▸ **Data provided**:
**config.mk**
```make
export PLATFORM = sky130hd
export DESIGN_NAME = gsbt_axis
export DESIGN_NICKNAME = d
export VERILOG_FILES = /design/src/rtl/gsbt_pkg.sv /design/src/rtl/gsbt_axis.sv
export SDC_FILE = /design/constraint.sdc
export NUM_CORES = 1
export LEC_CHECK = 0
export ABC_CLOCK_PERIOD_IN_PS = 22400
export BUFFER_PORTS_ARGS = -buffer_cell sky130_fd_sc_hd__buf_2
export CAP_MARGIN = 20
export CELL_PAD_IN_SITES_DETAIL_PLACEMENT = 0
export CELL_PAD_IN_SITES_GLOBAL_PLACEMENT = 1
export CORE_MARGIN = 2
export CORE_UTILIZATION = 45
export CTS_CLUSTER_DIAMETER = 200
export DETAILED_ROUTE_END_ITERATION = 10
export PLACE_DENSITY_LB_ADDON = 0.08
export SYNTH_ARGS = -nofsm -noshare
export SYNTH_HDL_FRONTEND = slang
export SYNTH_SLANG_ARGS = --single-unit
```
**constraint.sdc**
```tcl
create_clock -name clk -period 22.4 [get_ports clk]
set_input_delay 4.48 -clock clk [delete_from_list [all_inputs] [get_ports clk]]
set_output_delay 4.48 -clock clk [all_outputs]
set_load 0.05 [all_outputs]
```
**src/rtl/gsbt_pkg.sv**
```systemverilog
// ----------------------------------------------------------------------------
// gsbt_pkg: shared types and constants for the gyro still bias tracker
// Register indexes, register reset values and the control structs
// passed between the tracker modules.
// ----------------------------------------------------------------------------
`default_nettype none

package gsbt_pkg;

  // Configuration port widths
  localparam int CFG_IDX_W  = 2;
  localparam int CFG_DATA_W = 16;

  // Register field widths
  localparam int THRESH_W = 15;
  localparam int COUNT_W  = 16;
  localparam int ALPHA_W  = 16;

  // Fraction bits of the bias estimate
  localparam int FRAC_W = 16;

  // Register indexes
  typedef enum logic [CFG_IDX_W-1:0] {
    REG_MOTION_THRESHOLD = 2'd0,
    REG_STILL_SAMPLES    = 2'd1,
    REG_SMOOTHING_ALPHA  = 2'd2
  } cfg_reg_t;

  // Register reset values
  localparam logic [THRESH_W-1:0] THRESH_RST = 15'd128;
  localparam logic [COUNT_W-1:0]  COUNT_RST  = 16'd2000;
  localparam logic [ALPHA_W-1:0]  ALPHA_RST  = 16'd65528;

  // Current register contents
  typedef struct packed {
    logic [THRESH_W-1:0] motion_threshold;
    logic [COUNT_W-1:0]  still_samples;
    logic [ALPHA_W-1:0]  smoothing_alpha;
  } cfg_t;

  // Per-sample decision of the stillness logic
  typedef struct packed {
    logic moving;
    logic track;
  } still_ctl_t;

endpackage

`default_nettype wire

```
**src/rtl/gsbt_axis.sv**
```systemverilog
// ----------------------------------------------------------------------------
// gsbt_axis: bias estimate and correction for one axis
// Folds a tracked sample into the exponential average and subtracts the
// integer part of the bias (new if tracking) from the sample, saturating.
// ----------------------------------------------------------------------------
`default_nettype none

module gsbt_axis import gsbt_pkg::*; #(
  parameter int SAMPLE_WIDTH = 16
) (
  input  wire logic                           clk,
  input  wire logic                           rst_n,
  input  wire logic                           track_i,
  input  wire logic                           update_i,
  input  wire logic        [ALPHA_W-1:0]      alpha_i,
  input  wire logic signed [SAMPLE_WIDTH-1:0] rate_i,
  output logic signed      [SAMPLE_WIDTH-1:0] fixed_o
);

  localparam int BW = SAMPLE_WIDTH + FRAC_W;   // bias width
  localparam int DW = BW + 1;                  // bias minus sample
  localparam int PW = DW + ALPHA_W + 1;        // weighted difference
  localparam int OW = SAMPLE_WIDTH + 1;        // raw correction

  localparam logic signed [OW-1:0] SAT_HI = OW'((1 << (SAMPLE_WIDTH - 1)) - 1);
  localparam logic signed [OW-1:0] SAT_LO = -SAT_HI - OW'(1);

  logic signed [BW-1:0] bias_r;
  logic signed [BW-1:0] bias_nxt;
  logic signed [BW-1:0] bias_use;
  logic signed [DW-1:0] samp_q;
  logic signed [DW-1:0] diff;
  logic signed [PW-1:0] prod;
  logic signed [PW-1:0] upd;
  logic signed [OW-1:0] corr;

  // new = sample + floor(alpha * (old - sample) / 2^16)
  always_comb begin
    samp_q = {rate_i[SAMPLE_WIDTH-1], rate_i, {FRAC_W{1'b0}}};
    diff   = {bias_r[BW-1], bias_r} - samp_q;
    prod   = PW'(diff) * PW'($signed({1'b0, alpha_i}));
    upd    = (prod >>> FRAC_W) + PW'(samp_q);
    bias_nxt = upd[BW-1:0];
    bias_use = track_i ? bias_nxt : bias_r;
  end

  // Subtract the integer bias and clamp to the sample range
  always_comb begin
    corr = {rate_i[SAMPLE_WIDTH-1], rate_i} -
           {bias_use[BW-1], bias_use[BW-1:FRAC_W]};
    if (corr > SAT_HI) begin
      fixed_o = SAT_HI[SAMPLE_WIDTH-1:0];
    end else if (corr < SAT_LO) begin
      fixed_o = SAT_LO[SAMPLE_WIDTH-1:0];
    end else begin
      fixed_o = corr[SAMPLE_WIDTH-1:0];
    end
  end

  // Hold the estimate; load it when a tracked sample leaves the stage
  always_ff @(posedge clk) begin
    if (!rst_n) begin
      bias_r <= '0;
    end else if (update_i && track_i) begin
      bias_r <= bias_nxt;
    end
  end

endmodule

`default_nettype wire

```
# Word level (Yosys, flattened, before mapping)
# Cells that the tools add are included.
dict set report word_totals {
  inputBits 36
  regBits 32
  elab_cells 11
}
dict set report classes {
  mux 3
  magnitude_cmp 2
  n_mul 1
  n_addsub 3
  reduce_logical 1
}
# cell n
set op_table {}
lappend op_table {{multiplier 33 x 17 -> 48 bit} 1}
lappend op_table {{subtractor 32 x 32 -> 33 bit} 1}
lappend op_table {{adder 32 bit} 1}
lappend op_table {{2-to-1 mux 16 bit} 2}
lappend op_table {{2-to-1 mux 32 bit} 1}
lappend op_table {{> comparator 17 x 16 -> 1 bit (second input constant)} 1}
lappend op_table {{less-than comparator 17 x 16 -> 1 bit (second input constant)} 1}
lappend op_table {{subtractor 16 x 16 -> 17 bit} 1}
lappend op_table {{logical AND 1 bit} 1}

# Depth between registers and ports, before layout
# Gate-level depths: netlist of run 1.
dict set report depth {
  depth_word 8
  depth_mapped 53
}

# Worst setup path after synthesis of run 1
# Ideal clock, no wire load.
dict set report synth_path {
  kind {input -> output}
  from {input port rate_i[1]}
  to {output port fixed_o[10]}
  arrival_ns 15.787
  path_buffers 2
  setup_slack_ns 2.133
  path_stages 51
  t_required_ns 17.920
  path_cell_list {inv_1 ha_1 nor2b_1 o21ai_1 a21boi_0 o21ai_1 a21oi_1 a21o_1 a21o_1 a21oi_1 xnor2_1 clkbuf_1 nand2_1 fa_1 fa_1 fa_1 fa_1 fa_1 [... 15 more ...] o21ai_0 a21boi_1 nor4_1 o311ai_1 a21o_1 a21o_1 xor2_1 mux2i_1 ha_1 a21o_1 nand2_1 nand2b_1 a41o_1 a21oi_1 xnor2_1 nor2_1 buf_2 o21ai_0}
}
dict set report synth_via {
  elab_chain_len 8
  elab_cells_between_ends 9
  classes_between {3 x add/sub; 1 x mul; 2 x order compare; 3 x mux}
}
# element line_no
set synth_rtl {}
lappend synth_rtl {{start, declared} gsbt_axis.sv:16} ;# input wire logic signed [SAMPLE_WIDTH-1:0] rate_i,
lappend synth_rtl {{subtractor 32 x 32 -> 33 bit} gsbt_axis.sv:40} ;# diff = {bias_r[BW-1], bias_r} - samp_q;
lappend synth_rtl {{multiplier 33 x 17 -> 48 bit} gsbt_axis.sv:41} ;# prod = PW'(diff) * PW'($signed({1'b0, alpha_i}));
lappend synth_rtl {{adder 32 bit} gsbt_axis.sv:42} ;# upd = (prod >>> FRAC_W) + PW'(samp_q);
lappend synth_rtl {{2-to-1 mux 32 bit} gsbt_axis.sv:44} ;# bias_use = track_i ? bias_nxt : bias_r;
lappend synth_rtl {{subtractor 16 x 16 -> 17 bit *} gsbt_axis.sv:49} ;# corr = {rate_i[SAMPLE_WIDTH-1], rate_i} -
lappend synth_rtl {{less-than comparator 17 x 16 -> 1 bit} gsbt_axis.sv:53} ;# end else if (corr < SAT_LO) begin
lappend synth_rtl {{2-to-1 mux 16 bit} gsbt_axis.sv:53}
lappend synth_rtl {{2-to-1 mux 16 bit *} gsbt_axis.sv:51} ;# if (corr > SAT_HI) begin
lappend synth_rtl {{end, declared} gsbt_axis.sv:17} ;# output logic signed [SAMPLE_WIDTH-1:0] fixed_o
# Every way passes the cells marked *; elsewhere a longest branch is shown, timed or not.

# Worst setup path after layout of run 1
dict set report layout_path {
  from {input port rate_i[1]}
  to {output port fixed_o[12]}
}
# The elaborated chain is that of the path after synthesis.

==> impl_metrics.tcl, run 1 <==
set metrics [dict create \
    status "finished, final reports clean" \
    start_util_pct 45.7 \
    ff2ff_path_depth 40 \
    grt_overflow 0 \
    placed_cell_area_sq_mm 0.0217 \
    postCtsHoldBufs 0 \
    drt_iter0_markers 721 \
    tritoncts "built" \
    grt_max_degree 37 \
    critPathMaxStageDelay_ns 0.59 \
    cts_root_buf "clkbuf_16" \
    hold_slack_ns 0.472 \
    worst_ep_arrival_time_ns 16.88 \
    yosysSeqAreaShare_pct 3.07 \
    setup.worst_path.end "fixed_o[12]" \
    slew_headroom_pct 26.8 \
    fillers 4491 \
    io_buffers 51 \
    vias 15200 \
    rows 78 \
    largestRegisters "bias_r: 32 flops" \
    hpwl_microns 45400 \
    r2r_end "bias_r[31]" \
    crit_required_ns 17.92 \
    fin_ws_ns 1.04 \
    finalHoldViolations 0 \
    die_width_microns 219 \
    cts_resized 0 \
    setup-tns-final_ns 0 \
    place.gp.congestion 0.823 \
    synth_top_area_cell "fa_1" \
    drt_wl_total_microns 59700 \
    startpoint "rate_i[1]" \
    fin_nets 3075 \
    clkLatencyLatePin_ns 0.31 \
    critPathCaptureType "output port" \
    grt_setup_unrepaired "false" \
    setup_viol 0 \
    r2r_slack_ns 11.79 \
    grt_pass1_wl_microns 96800 \
    ys.flop_type "dfxtp_1" \
    regMostFlops "bias_r" \
    cpMostUsedCell "fa_1" \
    drt_pre_antenna_iters 5 \
    timing_worst_setup_path_type "primary input to output port" \
    cts_sinks 32 \
    cap_violations 0 \
    ant_nets 0 \
    rr_startpoint "bias_r[17]" \
    postCtsSetupBuffers 0 \
    fin_crit_ns 21.36 \
    die_h_microns 219 \
    worstMarginPinSlew_ns 1.10 \
    grt_pass1_vias 17200 \
    clockBufferDepth 2 \
    synth.avg_cell_area_sq_um 8.70 \
    synth_area_leaders "fa_1 47%, inv_1 11%, ha_1 9.7%" \
    ys_warn_count 0 \
    avgRoutedWirePerCell_microns 20.0 \
    diodes 0 \
    fmax_mhz 46.8 \
    synth.ff_latch_count 32 \
    clk_pin_slew_ns 0.07 \
    drive_above_1_share_pct 4.36 \
    syn_area_sq_mm 0.0208 \
    slowest_stage "or4b_2" \
    core_sq_mm 0.0456 \
    areaGrowthSynthToFinish_pct 4.80 \
    hold_class "flop to flop" \
    synth_edf_count 0 \
    crit_path_start_kind "primary input" \
    finalCritPeriodShare_pct 95.4 \
    dp_slack_ns 1.03 \
    cp_max_fo 16 \
    clock_skew_ns 0.0116 \
    synth.distinct_cells 65 \
    synth_top_area_share_pct 47.3 \
    ios 52 \
    antenna_found_initial 1 \
    drv_slew 0 \
    largest_reg_flops 32 \
    via_per_inst 5.09 \
    drc 0 \
    grtUsageTotal_pct 26.8 \
    dieArea_sq_mm 0.0480 \
    holdPathStages 2 \
    design_area_sq_mm 0.0218 \
    cts_buffers 5 \
    async_reset_ff_share_pct 0 \
    syn_inst 2394 \
    synth_fp_nets 3084 \
    cts.htree.levels 2 \
]
[worst max-delay path: cells and delay by family]
kind | cells | cell delay [ns]
and+or+nand+nor | 11 | 2.80
muxes | 1 | 0.11
buffers and inverters | 7 | 0.94
AOI/OAI and AO/OA | 16 | 3.39
xor gates and xnor gates | 3 | 0.78
adders and majority gates | 10 | 4.38
[synthesized netlist by cell type, drive strengths merged, types with 7 or more instances]
master / count
inv: 599
fa: 492
nand2: 350
and2: 215
ha: 162
clkbuf: 90
a21oi: 56
o21ai: 49
xnor2: 48
nor2: 38
dfxtp: 32
nand2b: 28
xor2: 28
a21o: 26
nor2b: 26
mux2i: 20
nand3: 15
nor3: 15
a21boi: 13
and3: 11
o21a: 10
a31oi: 7
or3: 7
[how the worst min path moves through the flow]
stage / endpoint / from
final: bias_r[16] / bias_r[16]
after global placement: bias_r[16] / bias_r[16]
after floorplan: bias_r[16] / bias_r[16]
after CTS: bias_r[16] / bias_r[16]
after detailed placement: bias_r[16] / bias_r[16]
after global routing: bias_r[28] / bias_r[28]
[cell usage in the layout (no fill, tap or decap), types with 15 or more instances in the layout]
cell type,count
nor3_1,15
nor2_1,38
nand2_1,349
inv_1,599
a21oi_1,54
buf_4,26
buf_2,51
nand2b_1,28
fa_1,492
xor2_1,28
mux2i_1,20
xnor2_1,48
dfxtp_1,32
ha_1,162
o21ai_0,40
nand3_1,15
a21o_1,26
nor2b_1,26
and2_1,214
[kinds of logic after synthesis]
logic type | count (synthesis) | synth area share, %
buffers and inverters | 692 | 12.6
DFF | 32 | 3.07
xor gates and xnor gates | 77 | 3.30
and+or+nand+nor | 719 | 16.8
muxes | 21 | 1.01
adders and majority gates | 655 | 57.0
AOI/OAI and AO/OA | 198 | 6.17
[layout make-up]
cell class | count | area, sq um | share of cell area [%]
Timing Repair Buffer | 77 | 450 | 2.06
Multi-Input combinational cell | 1670 | 17600 | 80.5
Tap cell | 600 | 751 | 3.44
Sequential cell | 32 | 641 | 2.93
Inverter | 599 | 2250 | 10.3
Clock buffer | 5 | 125 | 0.573
Clock inverter | 3 | 42.5 | 0.195
[routing by layer]
metal / GRT usage (%) / up-vias / part of all wire [%]
met5: 0 / - / 0.022
met4: 5.88 / 2 / 2.4
met3: 2.86 / 72 / 4.2
met2: 48.3 / 305 / 51
met1: 34.8 / 7814 / 43
li1: - / 6995 / -
[stage by stage]
step / util [%] / instances
final: 47.9 / 2986
after global routing: 47.9 / 2986
after floorplan: - / 2394
after global placement: 47.5 / 2978
after detailed placement: 47.5 / 2978
after CTS: 47.9 / 2986
Power of run 1 is not shown: default switching activity piles up to over one toggle a cycle in this logic, so the estimate is an artifact.
==> run 2: changes to the inputs <==
--- a/config.mk
+++ b/config.mk
@@ -11,7 +11,7 @@
 export CELL_PAD_IN_SITES_DETAIL_PLACEMENT = 0
 export CELL_PAD_IN_SITES_GLOBAL_PLACEMENT = 1
 export CORE_MARGIN = 2
-export CORE_UTILIZATION = 45
+export CORE_UTILIZATION = 37
 export CTS_CLUSTER_DIAMETER = 200
 export DETAILED_ROUTE_END_ITERATION = 10
 export PLACE_DENSITY_LB_ADDON = 0.08
==> impl_metrics.tcl, run 2 (synthesis gave the netlist of run 1 again) <==
set metrics [dict create \
    areaGrowthSynthToFinish_pct 5.53 \
    die_h_microns 241 \
    place.gp.congestion 0.825 \
    dp_slack_ns 0.774 \
    start_util_pct 37.6 \
    antenna_found_initial 0 \
    timing_worst_setup_path_type "primary input to output port" \
    die_width_microns 241 \
    drive_above_1_share_pct 4.24 \
    grt_pass1_vias 16800 \
    grtUsageTotal_pct 22.3 \
    worst_ep_arrival_time_ns 17.11 \
    crit_required_ns 17.92 \
    clockBufferDepth 2 \
    grt_overflow 0 \
    rr_startpoint "bias_r[17]" \
    hold_class "flop to flop" \
    cts_sinks 32 \
    drv_slew 0 \
    fin_nets 3073 \
    cp_max_fo 16 \
    postCtsSetupBuffers 0 \
    hpwl_microns 47100 \
    tritoncts "built" \
    drt_iter0_markers 602 \
    cpMostUsedCell "fa_1" \
    ff2ff_path_depth 40 \
    core_sq_mm 0.0554 \
    finalCritPeriodShare_pct 96.4 \
    crit_path_start_kind "primary input" \
    slew_headroom_pct 25.0 \
    drc 0 \
    design_area_sq_mm 0.0220 \
    status "finished, final reports clean" \
    r2r_slack_ns 11.70 \
    slowest_stage "o41ai_1" \
    drt_pre_antenna_iters 5 \
    ant_nets 0 \
    largest_reg_flops 32 \
    cap_violations 0 \
    avgRoutedWirePerCell_microns 19.3 \
    diodes 0 \
    rows 86 \
    largestRegisters "bias_r: 32 flops" \
    io_buffers 51 \
    layout_common_cells "599 x inv_1, 492 x fa_1, 349 x nand2_1" \
    grt_setup_unrepaired "false" \
    fin_crit_ns 21.59 \
    finalHoldViolations 0 \
    clk_pin_slew_ns 0.06 \
    cts_root_buf "clkbuf_16" \
    dieArea_sq_mm 0.0582 \
    cts_resized 0 \
    via_per_inst 4.80 \
    hp-start "bias_r[16]" \
    clock_skew_ns 0.00780 \
    final_common_cell "inv_1" \
    placed_cell_area_sq_mm 0.0218 \
    vias 15000 \
    ios 52 \
    clkLatencyLatePin_ns 0.30 \
    fmax_mhz 46.3 \
    postCtsHoldBufs 0 \
    cts.htree.levels 2 \
    setup_viol 0 \
    setup-tns-final_ns 0 \
    critPathMaxStageDelay_ns 0.68 \
    hold-path-endpoint "bias_r[16]" \
    holdPathStages 2 \
    cts_buffers 5 \
    drt_wl_total_microns 60400 \
    grt_max_degree 37 \
    worstMarginPinSlew_ns 1.12 \
    regMostFlops "bias_r" \
    grt_pass1_wl_microns 97700 \
    r2r_end "bias_r[31]" \
    fin_ws_ns 0.810 \
    critPathCaptureType "output port" \
]
-- run 2: area by class of cell --
| cell class | count | area [sq um] |
|---|---|---|
| Clock buffer | 7 | 143 |
| Clock inverter | 1 | 7.51 |
| Fill cell | 5707 | 33400 |
| Inverter | 599 | 2250 |
| Multi-Input combinational cell | 1670 | 17600 |
| Sequential cell | 32 | 641 |
| Tap cell | 748 | 936 |
| Timing Repair Buffer | 75 | 435 |
-- run 2: worst max-delay path by stage --
stage	slack, ns	startpoint	to
after floorplan	2.13	rate_i[1]	fixed_o[10]
after global placement	0.90	rate_i[1]	fixed_o[7]
after detailed placement	0.77	rate_i[1]	fixed_o[8]
after CTS	0.73	rate_i[1]	fixed_o[8]
after global routing	0.09	rate_i[1]	fixed_o[5]
final	0.81	rate_i[1]	fixed_o[8]
-- run 2: metrics by stage --
stage / instances / utilization, % / hold WS, ns
2_1_floorplan: 2394 / - / 0.443
3_3_place_gp: 3124 / 39.4 / 0.456
3_5_place_dp: 3124 / 39.4 / 0.469
4_1_cts: 3132 / 39.7 / 0.475
5_1_grt: 3132 / 39.7 / 0.512
6_report: 3132 / 39.7 / 0.470
-- run 2: metal layers --
metal / track usage [%] / share of wire [%] / vias to the layer above
li1: - / - / 6993
met1: 29.1 / 44 / 7831
met2: 41.3 / 52 / 183
met3: 1.99 / 2.5 / 37
met4: 2.67 / 1.1 / 0
met5: 0 / 0 / -
-- run 2: critical path, delay by kind of cell --
family | cells | cell delay (ns)
simple gates | 11 | 2.39
compound gates | 16 | 3.71
xor+xnor | 3 | 0.80
buf+inv | 8 | 1.18
fa+ha+maj | 10 | 4.42
mux | 1 | 0.11
Power of run 2 is left out for the same reason.
==> run 3: changes to the inputs <==
--- a/config.mk
+++ b/config.mk
@@ -11,7 +11,7 @@
 export CELL_PAD_IN_SITES_DETAIL_PLACEMENT = 0
 export CELL_PAD_IN_SITES_GLOBAL_PLACEMENT = 1
 export CORE_MARGIN = 2
-export CORE_UTILIZATION = 37
+export CORE_UTILIZATION = 40
 export CTS_CLUSTER_DIAMETER = 200
 export DETAILED_ROUTE_END_ITERATION = 10
 export PLACE_DENSITY_LB_ADDON = 0.08
==> impl_metrics.tcl, run 3 (synthesis gave the netlist of run 1 again) <==
set metrics [dict create \
    grt_pass1_vias 17200 \
    fmax_mhz 47.1 \
    crit_required_ns 17.92 \
    dieArea_sq_mm 0.0539 \
    drc 0 \
    finalHoldViolations 0 \
    fin_crit_ns 21.25 \
    cts_sinks 32 \
    rows 83 \
    via_per_inst 5.01 \
    worst_ep_arrival_time_ns 16.77 \
    grtUsageTotal_pct 23.8 \
    drt_wl_total_microns 59700 \
    antenna_found_initial 1 \
    grt_overflow 0 \
    fin_nets 3075 \
    io_buffers 51 \
    core_sq_mm 0.0514 \
    slowest_stage "or4b_2" \
    drv_slew 0 \
    drive_above_1_share_pct 4.36 \
    clkLatencyLatePin_ns 0.31 \
    slew_headroom_pct 31.1 \
    final_common_cell "inv_1" \
    setup-tns-final_ns 0 \
    fillers 5293 \
    setup_viol 0 \
    place.gp.congestion 0.812 \
    largest_reg_flops 32 \
    ant_nets 0 \
    cts.htree.levels 2 \
    critPathCaptureType "output port" \
    hold_class "flop to flop" \
    dpl.cell_count 3058 \
    grt_setup_unrepaired "false" \
    clock_skew_ns 0.00817 \
    grt_pass1_wl_microns 97500 \
    cpMostUsedCell "fa_1" \
    holdPathStages 2 \
    postCtsSetupBuffers 0 \
    die_width_microns 232 \
    ff2ff_path_depth 40 \
    grt_max_degree 37 \
    start_util_pct 40.5 \
    critPathMaxStageDelay_ns 0.58 \
    ios 52 \
    cap_violations 0 \
    vias 15400 \
    cts_buffers 5 \
    avgRoutedWirePerCell_microns 19.5 \
    seqCellArea_sq_um 641 \
    crit_path_start_kind "primary input" \
    status "finished, final reports clean" \
    clockBufferDepth 2 \
    tritoncts "built" \
    worstMarginPinSlew_ns 1.03 \
    drt_iter0_markers 672 \
    layout_common_cells "599 x inv_1, 492 x fa_1, 349 x nand2_1" \
    timing_worst_setup_path_type "primary input to output port" \
    drt_pre_antenna_iters 5 \
    multi_input_area_sq_mm 0.0176 \
    cts_root_buf "clkbuf_16" \
    hpwl_microns 46400 \
    die_h_microns 232 \
    areaGrowthSynthToFinish_pct 5.28 \
    final_cells 3067 \
    finalCritPeriodShare_pct 94.9 \
    post-route-util_pct 42.7 \
    clk_pin_slew_ns 0.06 \
    regMostFlops "bias_r" \
    largestRegisters "bias_r: 32 flops" \
    cp_max_fo 16 \
]
-- run 3: cell type report --
type	count	area share, %
Timing Repair Buffer	77	2.05
Sequential cell	32	2.92
Inverter	599	10.2
Clock inverter	2	0.160
Clock buffer	6	0.587
Multi-Input combinational cell	1670	80.1
Antenna cell	1	0.0114
Tap cell	680	3.88
-- run 3: metrics by stage --
step | cell area, sq um | hold WS (ns) | setup slack [ns]
6_report | 21900 | 0.465 | 1.15
5_1_grt | 21900 | 0.510 | 0.224
4_1_cts | 21900 | 0.469 | 0.776
3_5_place_dp | 21800 | 0.460 | 0.816
3_3_place_gp | 21800 | 0.456 | 0.990
2_1_floorplan | 20800 | 0.443 | 2.13
-- run 3: path summary, 6_finish.rpt --
kind / from / endpoint / slack (ns)
min: bias_r[16] / bias_r[16] / 0.46
max: rate_i[1] / fixed_o[5] / 1.15
min reg2reg: bias_r[16] / bias_r[16] / 0.46
max reg2reg: bias_r[17] / bias_r[31] / 11.98
-- run 3: worst max-delay path: cells and delay by family --
kind | cells | cell delay, ns
XOR/XNOR | 3 | 0.75
multiplexers | 1 | 0.11
buffers and inverters | 7 | 0.91
AND/OR/NAND/NOR | 11 | 2.77
AO/OA/AOI/OAI | 16 | 3.38
adder cells (fa/ha/maj) | 10 | 4.38
-- run 3: what timing repair did --
| action | CTS | global route |
|---|---|---|
| hold buffers | 0 | 0 |
| gates resized for setup | 0 | 1 |
| setup endpoints to repair | 0 | 5 |
-- run 3: metal layers --
| metal | track usage (%) | wire length, microns | vias to the layer above |
|---|---|---|---|
| li1 | - | - | 6991 |
| met1 | 31.3 | 26100 | 8028 |
| met2 | 43.0 | 30600 | 287 |
| met3 | 2.14 | 2060 | 60 |
| met4 | 3.79 | 854 | 2 |
| met5 | 0 | 13 | - |
Power of run 3 is left out for the same reason.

▸ **Exercise instructions**:
Leave out every line above except those from the line with "after floorplan: bias_r[16] / bias_r[16]" up to and including the line with "DFF | 32 | 3.07", and copy those exactly.

▸ **Answer to this problem**:
after floorplan: bias_r[16] / bias_r[16]
after CTS: bias_r[16] / bias_r[16]
after detailed placement: bias_r[16] / bias_r[16]
after global routing: bias_r[28] / bias_r[28]
[cell usage in the layout (no fill, tap or decap), types with 15 or more instances in the layout]
cell type,count
nor3_1,15
nor2_1,38
nand2_1,349
inv_1,599
a21oi_1,54
buf_4,26
buf_2,51
nand2b_1,28
fa_1,492
xor2_1,28
mux2i_1,20
xnor2_1,48
dfxtp_1,32
ha_1,162
o21ai_0,40
nand3_1,15
a21o_1,26
nor2b_1,26
and2_1,214
[kinds of logic after synthesis]
logic type | count (synthesis) | synth area share, %
buffers and inverters | 692 | 12.6
DFF | 32 | 3.07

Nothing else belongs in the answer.